WPRDC / wprdc-etl

MIT License
8 stars 3 forks source link

add marshmallow expiriment for schema, pipeline #10

Closed bsmithgall closed 8 years ago

bsmithgall commented 8 years ago

This commit adds a depedency on Marshmallow[1], a lightweight serialization/deserialization library that can also handle validation, requiring fields, etc. Additionally, I have made an attempt to set up simple pipeline building through method chaining. For example, building a pipeline might look like this:

my_pipeline = Pipeline().extractor(CsvExractor).schema(MySchema).load(Datapusher)

This will instantiate a new Pipeline, which would then be able to be either scheduled or run as expected. That functionality is to be added later. I've added a sample job taken from the Fatal OD in the existing WPRDC codebase for an example of what this would look like (and a skeleton test for it as well).

[1] http://marshmallow.readthedocs.org/en/latest/

@saylorsd please take a look at this and let me know what you think.

bsmithgall commented 8 years ago

@saylorsd I reverted some of the changes that you made back to their previous versions (which is in line with my comments from before). I've also dropped the previous dependencies. I've tried to explain the logic in the above commit message/PR but please let me know if you have any questions. I'm still traveling a bit this week but should be relatively available by email/phone/here if you want to talk more about this proposed change in depth.
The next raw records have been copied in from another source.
==> src/rtl/gpio_bank.sv <==
module gpio_bank
    import gpio_pkg::*;
#(
    parameter int W = 32
) (
    input  logic          clk,
    input  logic          rst_n,
    input  logic          wr_en,
    input  gpio_reg_e     kind,
    input  logic [W-1:0]  wdata,
    input  logic [W-1:0]  pin_in,
    output logic [31:0]   rd_val,
    output logic [W-1:0]  pin_out,
    output logic [W-1:0]  pin_oe,
    output logic          irq_lo,
    output logic          irq_hi
);

    localparam int LO_W = (W < 16) ? W : 16;

    logic [W-1:0] dir_q, out_q, rise_q, fall_q, stat_q;
    logic [W-1:0] sync1_q, sync2_q, prev_q;
    logic [W-1:0] dir_d, out_d, rise_d, fall_d, stat_d;
    logic [W-1:0] clr_mask, edge_hit;

    // Register update from the bus
    always_comb begin
        dir_d    = dir_q;
        out_d    = out_q;
        rise_d   = rise_q;
        fall_d   = fall_q;
        clr_mask = '0;
        if (wr_en) begin
            unique case (kind)
                REG_DIR:      dir_d    = wdata;
                REG_OUT:      out_d    = wdata;
                REG_SET_OUT:  out_d    = out_q | wdata;
                REG_CLR_OUT:  out_d    = out_q & ~wdata;
                REG_IN:       ;
                REG_SET_RISE: rise_d   = rise_q | wdata;
                REG_CLR_RISE: rise_d   = rise_q & ~wdata;
                REG_SET_FALL: fall_d   = fall_q | wdata;
                REG_CLR_FALL: fall_d   = fall_q & ~wdata;
                REG_STAT:     clr_mask = wdata;
                default:      ;
            endcase
        end
    end

    // Edge detection on the synchronized level; new edges win over clears
    always_comb begin
        edge_hit = (sync2_q & ~prev_q & rise_q) | (~sync2_q & prev_q & fall_q);
        stat_d   = (stat_q & ~clr_mask) | edge_hit;
    end

    always_ff @(posedge clk or negedge rst_n) begin
        if (!rst_n) begin
            dir_q   <= '1;
            out_q   <= '0;
            rise_q  <= '0;
            fall_q  <= '0;
            stat_q  <= '0;
            sync1_q <= '0;
            sync2_q <= '0;
            prev_q  <= '0;
        end else begin
            dir_q   <= dir_d;
            out_q   <= out_d;
            rise_q  <= rise_d;
            fall_q  <= fall_d;
            stat_q  <= stat_d;
            sync1_q <= pin_in;
            sync2_q <= sync1_q;
            prev_q  <= sync2_q;
        end
    end

    // Read value for the addressed kind
    always_comb begin
        unique case (kind)
            REG_DIR:                   rd_val = 32'(dir_q);
            REG_OUT, REG_SET_OUT,
            REG_CLR_OUT:               rd_val = 32'(out_q);
            REG_IN:                    rd_val = 32'(sync2_q);
            REG_SET_RISE, REG_CLR_RISE: rd_val = 32'(rise_q);
            REG_SET_FALL, REG_CLR_FALL: rd_val = 32'(fall_q);
            REG_STAT:                  rd_val = 32'(stat_q);
            default:                   rd_val = '0;
        endcase
    end

    assign pin_out = out_q;
    assign pin_oe  = ~dir_q;
    assign irq_lo  = |stat_q[LO_W-1:0];

    generate
        if (W > 16) begin : g_hi
            assign irq_hi = |stat_q[W-1:16];
        end else begin : g_no_hi
            assign irq_hi = 1'b0;
        end
    endgenerate

endmodule

==> src/rtl/gpio_bank_ctrl.sv <==
module gpio_bank_ctrl
    import gpio_pkg::*;
#(
    parameter int NUM_GPIO = 128,
    parameter int ADDR_W   = 8,
    localparam int NUM_BANKS = (NUM_GPIO + BANK_BITS - 1) / BANK_BITS,
    localparam int NUM_IRQ   = 2 * NUM_BANKS
) (
    input  logic                clk,
    input  logic                rst_n,
    input  logic                bus_en,
    input  logic                bus_we,
    input  logic [ADDR_W-1:0]   bus_addr,
    input  logic [31:0]         bus_wdata,
    output logic [31:0]         bus_rdata,
    input  logic [NUM_GPIO-1:0] pin_in,
    output logic [NUM_GPIO-1:0] pin_out,
    output logic [NUM_GPIO-1:0] pin_oe,
    output logic [NUM_IRQ-1:0]  irq
);

    logic                  dec_hit;
    logic [BANK_IDX_W-1:0] dec_bank;
    gpio_reg_e             dec_kind;
    logic [31:0]           bank_rd [NUM_BANKS];
    logic [31:0]           rd_sel;
    logic [31:0]           rdata_q;

    gpio_addr_dec #(
        .NUM_BANKS (NUM_BANKS),
        .ADDR_W    (ADDR_W)
    ) u_dec (
        .addr (bus_addr),
        .hit  (dec_hit),
        .bank (dec_bank),
        .kind (dec_kind)
    );

    generate
        for (genvar b = 0; b < NUM_BANKS; b++) begin : g_bank
            localparam int LO = b * BANK_BITS;
            localparam int BW = ((NUM_GPIO - LO) >= BANK_BITS) ? BANK_BITS : (NUM_GPIO - LO);

            logic wr_sel;
            assign wr_sel = bus_en && bus_we && dec_hit && (dec_bank == BANK_IDX_W'(b));

            gpio_bank #(.W(BW)) u_bank (
                .clk     (clk),
                .rst_n   (rst_n),
                .wr_en   (wr_sel),
                .kind    (dec_kind),
                .wdata   (bus_wdata[BW-1:0]),
                .pin_in  (pin_in[LO +: BW]),
                .rd_val  (bank_rd[b]),
                .pin_out (pin_out[LO +: BW]),
                .pin_oe  (pin_oe[LO +: BW]),
                .irq_lo  (irq[2*b]),
                .irq_hi  (irq[2*b+1])
            );
        end
    endgenerate

    always_comb begin
        rd_sel = '0;
        for (int b = 0; b < NUM_BANKS; b++) begin
            if (dec_hit && (dec_bank == BANK_IDX_W'(b))) rd_sel = bank_rd[b];
        end
    end

    always_ff @(posedge clk or negedge rst_n) begin
        if (!rst_n)                rdata_q <= '0;
        else if (bus_en && !bus_we) rdata_q <= rd_sel;
    end

    assign bus_rdata = rdata_q;

endmodule

==> config.mk <==
export PLATFORM = sky130hd
export DESIGN_NAME = gpio_bank_ctrl
export DESIGN_NICKNAME = d
export VERILOG_FILES = /design/src/rtl/gpio_pkg.sv /design/src/rtl/gpio_addr_dec.sv /design/src/rtl/gpio_bank.sv /design/src/rtl/gpio_bank_ctrl.sv
export SDC_FILE = /design/constraint.sdc
export NUM_CORES = 2
export LEC_CHECK = 0
export ABC_AREA = 1
export BUFFER_PORTS_ARGS = -buffer_cell sky130_fd_sc_hd__buf_2
export CORE_MARGIN = 5
export CORE_UTILIZATION = 59
export CTS_BUF_LIST = sky130_fd_sc_hd__clkbuf_16
export CTS_CLUSTER_DIAMETER = 60
export DETAILED_ROUTE_END_ITERATION = 12
export HOLD_SLACK_MARGIN = 0.03
export PLACE_DENSITY = 0.8
export SLEW_MARGIN = 10
export SYNTH_ARGS = -nofsm -noshare
export SYNTH_HDL_FRONTEND = slang
export SYNTH_SLANG_ARGS = --single-unit
export TNS_END_PERCENT = 50
==> constraint.sdc <==
create_clock -name clk -period 1.2 [get_ports clk]
set_input_delay 0.18 -clock clk [delete_from_list [all_inputs] [get_ports clk]]
set_output_delay 0.18 -clock clk [all_outputs]
set_load 0.03 [all_outputs]
## src/rtl/core_rate_pkg.sv

```systemverilog
package core_rate_pkg;
    localparam int CODE_W = 3;
    localparam logic [7:0] REG_ADDR  = 8'hD7;
    localparam logic [7:0] RESET_VAL = 8'h53;
    localparam int BIT_PD   = 7;
    localparam int BIT_LOCK = 6;
    localparam int BIT_FAST = 3;
    localparam logic [1:0] RSVD_VAL = 2'b01;

    typedef enum logic [1:0] {
        ST_IDLE = 2'd0,
        ST_FAST = 2'd1,
        ST_SLOW = 2'd2
    } svc_state_t;
endpackage

```

## src/rtl/core_rate_regs.sv

```systemverilog
module core_rate_regs
    import core_rate_pkg::*;
#(
    parameter logic [7:0] ADDR = REG_ADDR
) (
    input  logic              clk,
    input  logic              rst_n,
    input  logic [7:0]        addr,
    input  logic              wr,
    input  logic [7:0]        wdata,
    input  logic              lock_in,
    output logic [7:0]        rdata,
    output logic              pd_bit,
    output logic              fast_bit,
    output logic [CODE_W-1:0] code
);
    logic hit;
    assign hit = (addr == ADDR);

    always_ff @(posedge clk or negedge rst_n) begin
        if (!rst_n) begin
            pd_bit   <= RESET_VAL[BIT_PD];
            fast_bit <= RESET_VAL[BIT_FAST];
            code     <= RESET_VAL[CODE_W-1:0];
        end else if (wr && hit) begin
            pd_bit   <= wdata[BIT_PD];
            fast_bit <= wdata[BIT_FAST];
            code     <= wdata[CODE_W-1:0];
        end
    end

    always_comb begin
        rdata = 8'h00;
        if (hit) begin
            rdata[BIT_PD]       = pd_bit;
            rdata[BIT_LOCK]     = lock_in;
            rdata[5:4]          = RSVD_VAL;
            rdata[BIT_FAST]     = fast_bit;
            rdata[CODE_W-1:0]   = code;
        end
    end

    assert_rsvd_R8: assert property (@(posedge clk) disable iff (!rst_n)
        hit |-> rdata[5:4] == RSVD_VAL);
    assert_pd_write_R9: assert property (@(posedge clk) disable iff (!rst_n)
        (wr && hit) |=> pd_bit == $past(wdata[BIT_PD]));
    assert_miss_R10: assert property (@(posedge clk) disable iff (!rst_n)
        (wr && !hit) |=> $stable(code) && $stable(fast_bit) && $stable(pd_bit));
endmodule

```

## src/rtl/core_rate_svc.sv

```systemverilog
module core_rate_svc
    import core_rate_pkg::*;
#(
    parameter int DEPTH_W = 3
) (
    input  logic clk,
    input  logic rst_n,
    input  logic enter,
    input  logic leave,
    input  logic fast_en,
    output logic override
);
    localparam logic [DEPTH_W-1:0] DEPTH_MAX = '1;

    svc_state_t        state_q, state_d;
    logic [DEPTH_W-1:0] depth_q, depth_d;
    logic up, down;

    assign up   = enter && !leave && (depth_q != DEPTH_MAX);
    assign down = leave && !enter && (depth_q != '0);

    always_ff @(posedge clk or negedge rst_n) begin
        if (!rst_n) begin
            state_q <= ST_IDLE;
            depth_q <= '0;
        end else begin
            state_q <= state_d;
            depth_q <= depth_d;
        end
    end

    always_comb begin
        state_d = state_q;
        depth_d = depth_q;
        if (up)   depth_d = depth_q + 1'b1;
        if (down) depth_d = depth_q - 1'b1;
        unique case (state_q)
            ST_IDLE: if (enter && !leave) state_d = fast_en ? ST_FAST : ST_SLOW;
            ST_FAST,
            ST_SLOW: if (down && depth_q == DEPTH_W'(1)) state_d = ST_IDLE;
            default: state_d = ST_IDLE;
        endcase
    end

    always_comb begin
        override = (state_q == ST_FAST);
    end

    assert_idle_depth_R5: assert property (@(posedge clk) disable iff (!rst_n)
        (state_q == ST_IDLE) |-> depth_q == '0);
    assert_stray_return_R11: assert property (@(posedge clk) disable iff (!rst_n)
        (state_q == ST_IDLE && leave && !enter) |=> state_q == ST_IDLE);
    assert_no_overflow_R5: assert property (@(posedge clk) disable iff (!rst_n)
        (depth_q == DEPTH_MAX && enter && !leave) |=> depth_q == DEPTH_MAX);
endmodule

```

## src/rtl/core_rate_gen.sv

```systemverilog
module core_rate_gen
    import core_rate_pkg::*;
#(
    parameter int CW = CODE_W
) (
    input  logic          clk,
    input  logic          rst_n,
    input  logic [CW-1:0] sel_code,
    output logic          ce
);
    localparam int CNT_W = (1 << CW) - 1;
    localparam logic [CW-1:0] RST_CODE = RESET_VAL[CW-1:0];

    logic [CW-1:0]    cur_q;
    logic [CNT_W-1:0] cnt_q;
    logic [CNT_W:0]   span;
    logic             last;

    assign span = (CNT_W+1)'(1) << cur_q;
    assign last = ({1'b0, cnt_q} == span - 1'b1);
    assign ce   = last;

    always_ff @(posedge clk or negedge rst_n) begin
        if (!rst_n) begin
            cnt_q <= '0;
            cur_q <= RST_CODE;
        end else if (last) begin
            cnt_q <= '0;
            cur_q <= sel_code;
        end else begin
            cnt_q <= cnt_q + 1'b1;
        end
    end

    assert_boundary_only_R3: assert property (@(posedge clk) disable iff (!rst_n)
        !$past(ce) |-> $stable(cur_q));
    assert_full_rate_R4: assert property (@(posedge clk) disable iff (!rst_n)
        (ce && sel_code == '0) |=> ce);
endmodule

```

## src/rtl/core_rate_ctrl.sv

```systemverilog
module core_rate_ctrl
    import core_rate_pkg::*;
#(
    parameter logic [7:0] ADDR    = REG_ADDR,
    parameter int         DEPTH_W = 3
) (
    input  logic       clk,
    input  logic       rst_n,
    input  logic [7:0] bus_addr,
    input  logic       bus_wr,
    input  logic [7:0] bus_wdata,
    output logic [7:0] bus_rdata,
    input  logic       irq_enter,
    input  logic       irq_return,
    input  logic       pll_locked,
    output logic       core_ce,
    output logic       osc_pd
);
    logic              fast_en;
    logic              override;
    logic [CODE_W-1:0] prog_code;
    logic [CODE_W-1:0] eff_code;

    core_rate_regs #(.ADDR(ADDR)) regs_i (
        .clk(clk), .rst_n(rst_n), .addr(bus_addr), .wr(bus_wr),
        .wdata(bus_wdata), .lock_in(pll_locked), .rdata(bus_rdata),
        .pd_bit(osc_pd), .fast_bit(fast_en), .code(prog_code)
    );

    core_rate_svc #(.DEPTH_W(DEPTH_W)) svc_i (
        .clk(clk), .rst_n(rst_n), .enter(irq_enter), .leave(irq_return),
        .fast_en(fast_en), .override(override)
    );

    assign eff_code = override ? '0 : prog_code;

    core_rate_gen #(.CW(CODE_W)) gen_i (
        .clk(clk), .rst_n(rst_n), .sel_code(eff_code), .ce(core_ce)
    );

    assert_lock_view_R7: assert property (@(posedge clk) disable iff (!rst_n)
        (bus_addr == ADDR) |-> bus_rdata[BIT_LOCK] == pll_locked);
endmodule

```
saylorsd commented 8 years ago

@bsmithgall this looks/sounds great. I'll take an in depth look at it hopefully starting today and let you know if I have any specific questions.

bsmithgall commented 8 years ago

:+1: It would be really great if you could dump in some sample data into a new directory at test/pipelines/mock so that we can start building out full-on tests for these pipelines.